Apa Alasan Warga Arab-Muslim Mau Bergabung dengan Tentara Israel (IDF)

Sabtu, 16/03/2024 19:04 WIB
Aksi Militer Tentara Israel (Independent.co.uk)

Aksi Militer Tentara Israel (Independent.co.uk)

Tel Aviv, law-justice.co - Pemerintah Israel semakin gencar merekrut warga Arab-Muslim untuk bergabung dengan militernya (Pasukan Pertahanan Israel/IDF), sejak saat melancarkan agresi brutal ke Jalur Gaza Palestina pada 7 Oktober lalu.

Pengamat dan Politikus Arab-Israel menduga gerakan perekrutan tentara dari kalangan mereka bermotif politik untuk memecah belah. Anggota Parlemen Israel (Knesset) dari kalangan etnis Arab-Israel, Hanin Zoabie, mengatakan bahwa mereka diimingi kehidupan yang layak serta gaji tinggi jika bergabung ke IDF.

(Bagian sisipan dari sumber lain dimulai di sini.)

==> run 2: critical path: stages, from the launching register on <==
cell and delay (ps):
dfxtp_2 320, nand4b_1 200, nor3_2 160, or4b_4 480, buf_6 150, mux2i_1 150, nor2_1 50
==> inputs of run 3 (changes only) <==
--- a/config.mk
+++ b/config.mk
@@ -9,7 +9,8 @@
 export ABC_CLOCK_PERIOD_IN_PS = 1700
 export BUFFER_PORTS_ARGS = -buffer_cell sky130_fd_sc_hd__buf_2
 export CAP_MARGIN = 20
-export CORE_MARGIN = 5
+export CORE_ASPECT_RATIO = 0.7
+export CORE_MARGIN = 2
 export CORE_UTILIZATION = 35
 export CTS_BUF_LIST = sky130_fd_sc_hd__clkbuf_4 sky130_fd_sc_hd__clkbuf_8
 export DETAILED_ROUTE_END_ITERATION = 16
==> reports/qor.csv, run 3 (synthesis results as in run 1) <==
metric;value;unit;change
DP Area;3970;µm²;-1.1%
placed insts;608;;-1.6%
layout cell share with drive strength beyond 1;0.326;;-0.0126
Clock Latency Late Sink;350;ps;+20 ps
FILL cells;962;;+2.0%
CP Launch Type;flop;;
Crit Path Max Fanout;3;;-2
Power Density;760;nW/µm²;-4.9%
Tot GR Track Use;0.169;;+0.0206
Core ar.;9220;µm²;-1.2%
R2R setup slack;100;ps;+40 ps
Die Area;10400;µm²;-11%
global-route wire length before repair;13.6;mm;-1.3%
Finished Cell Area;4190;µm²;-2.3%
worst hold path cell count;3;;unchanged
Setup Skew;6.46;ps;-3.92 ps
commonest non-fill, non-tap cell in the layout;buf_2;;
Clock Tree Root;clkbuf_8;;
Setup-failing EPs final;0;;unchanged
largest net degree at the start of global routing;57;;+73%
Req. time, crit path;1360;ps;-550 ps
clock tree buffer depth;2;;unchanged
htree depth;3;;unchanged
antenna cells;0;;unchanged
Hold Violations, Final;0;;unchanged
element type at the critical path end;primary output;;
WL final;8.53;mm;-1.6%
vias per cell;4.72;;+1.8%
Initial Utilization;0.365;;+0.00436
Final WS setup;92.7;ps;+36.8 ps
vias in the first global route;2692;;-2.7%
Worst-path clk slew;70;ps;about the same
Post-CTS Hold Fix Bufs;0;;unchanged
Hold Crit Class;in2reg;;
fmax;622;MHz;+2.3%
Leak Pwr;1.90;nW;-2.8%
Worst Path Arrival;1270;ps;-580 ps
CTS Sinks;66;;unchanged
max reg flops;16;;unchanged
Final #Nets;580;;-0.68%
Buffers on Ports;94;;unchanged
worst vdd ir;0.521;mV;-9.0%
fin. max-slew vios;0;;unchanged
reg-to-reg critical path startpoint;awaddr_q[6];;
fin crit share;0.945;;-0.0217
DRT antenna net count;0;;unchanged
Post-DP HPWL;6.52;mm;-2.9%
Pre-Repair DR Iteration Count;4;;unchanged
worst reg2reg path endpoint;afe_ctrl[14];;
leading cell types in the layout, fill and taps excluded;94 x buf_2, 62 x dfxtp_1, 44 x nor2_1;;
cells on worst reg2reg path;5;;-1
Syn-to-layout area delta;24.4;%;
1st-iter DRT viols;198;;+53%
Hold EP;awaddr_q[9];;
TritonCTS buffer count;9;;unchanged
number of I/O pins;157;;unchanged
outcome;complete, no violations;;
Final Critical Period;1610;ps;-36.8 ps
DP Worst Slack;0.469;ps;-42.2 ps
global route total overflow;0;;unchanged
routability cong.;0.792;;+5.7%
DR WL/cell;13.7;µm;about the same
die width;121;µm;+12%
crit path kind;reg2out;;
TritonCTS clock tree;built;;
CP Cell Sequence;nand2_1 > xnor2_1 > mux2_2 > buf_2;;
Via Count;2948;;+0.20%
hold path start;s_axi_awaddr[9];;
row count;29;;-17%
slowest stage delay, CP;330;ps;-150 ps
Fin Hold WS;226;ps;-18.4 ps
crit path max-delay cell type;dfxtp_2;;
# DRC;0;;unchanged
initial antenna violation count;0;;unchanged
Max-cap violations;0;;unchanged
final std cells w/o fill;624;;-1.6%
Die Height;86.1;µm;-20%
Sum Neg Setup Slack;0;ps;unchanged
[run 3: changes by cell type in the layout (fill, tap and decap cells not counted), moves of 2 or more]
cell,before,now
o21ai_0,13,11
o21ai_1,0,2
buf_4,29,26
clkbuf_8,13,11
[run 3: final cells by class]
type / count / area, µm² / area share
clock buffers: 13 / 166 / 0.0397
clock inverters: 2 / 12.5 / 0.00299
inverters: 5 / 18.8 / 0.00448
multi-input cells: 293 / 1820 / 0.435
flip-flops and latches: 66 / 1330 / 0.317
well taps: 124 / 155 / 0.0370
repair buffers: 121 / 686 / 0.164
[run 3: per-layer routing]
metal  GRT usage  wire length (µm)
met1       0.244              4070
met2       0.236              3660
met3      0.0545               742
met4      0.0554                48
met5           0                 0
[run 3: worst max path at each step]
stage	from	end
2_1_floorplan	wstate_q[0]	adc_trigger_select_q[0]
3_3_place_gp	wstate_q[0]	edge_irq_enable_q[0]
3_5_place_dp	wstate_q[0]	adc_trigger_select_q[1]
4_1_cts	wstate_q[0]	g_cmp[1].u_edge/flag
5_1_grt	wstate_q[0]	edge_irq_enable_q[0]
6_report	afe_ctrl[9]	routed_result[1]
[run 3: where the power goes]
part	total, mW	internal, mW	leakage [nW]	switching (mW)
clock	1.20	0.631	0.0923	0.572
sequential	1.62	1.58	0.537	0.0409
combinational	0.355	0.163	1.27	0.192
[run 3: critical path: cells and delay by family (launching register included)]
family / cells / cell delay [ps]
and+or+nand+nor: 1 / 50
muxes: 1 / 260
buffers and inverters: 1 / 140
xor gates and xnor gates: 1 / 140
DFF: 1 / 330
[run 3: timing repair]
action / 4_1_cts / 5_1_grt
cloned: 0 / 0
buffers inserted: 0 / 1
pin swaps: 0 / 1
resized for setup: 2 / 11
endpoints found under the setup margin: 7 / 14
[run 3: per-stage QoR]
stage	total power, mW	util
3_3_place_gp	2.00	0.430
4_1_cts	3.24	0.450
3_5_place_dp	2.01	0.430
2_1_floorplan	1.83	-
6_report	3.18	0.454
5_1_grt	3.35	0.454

"Jelas sebanyak sembilan puluh persen orang Arab yang bertugas di tentara Israel tidak memiliki kesetaraan dengan orang Israel. Israel tidak membutuhkan mereka untuk melindungi keamanannya, ini adalah masalah politik, yang pertama adalah perpecahan dan pemerintahan," lanjut Zoabie.

Pihak IDF pun mengklaim bahwa perekrutan tersebut bermaksud untuk memecah belah warga keturunan Arab di Israel. Terdapat polemik mengenai pasukan tentara Israel yang menjadi kesalahpahaman terkait pendaftar tentara Israel. Banyak orang percaya bahwa kaum Yahudi mendominasi pasukan tersebut.

Adapun suku Druze menjadi pendaftar tertinggi di IDF Israel karena terikat "Perjanjian Darah" pada 1956. Mereka merupakan kelompok minoritas berbahasa Arab di Israel dan sudah lebih dari 80 persen pria Druze mendaftarkan diri sebagai tentara IDF.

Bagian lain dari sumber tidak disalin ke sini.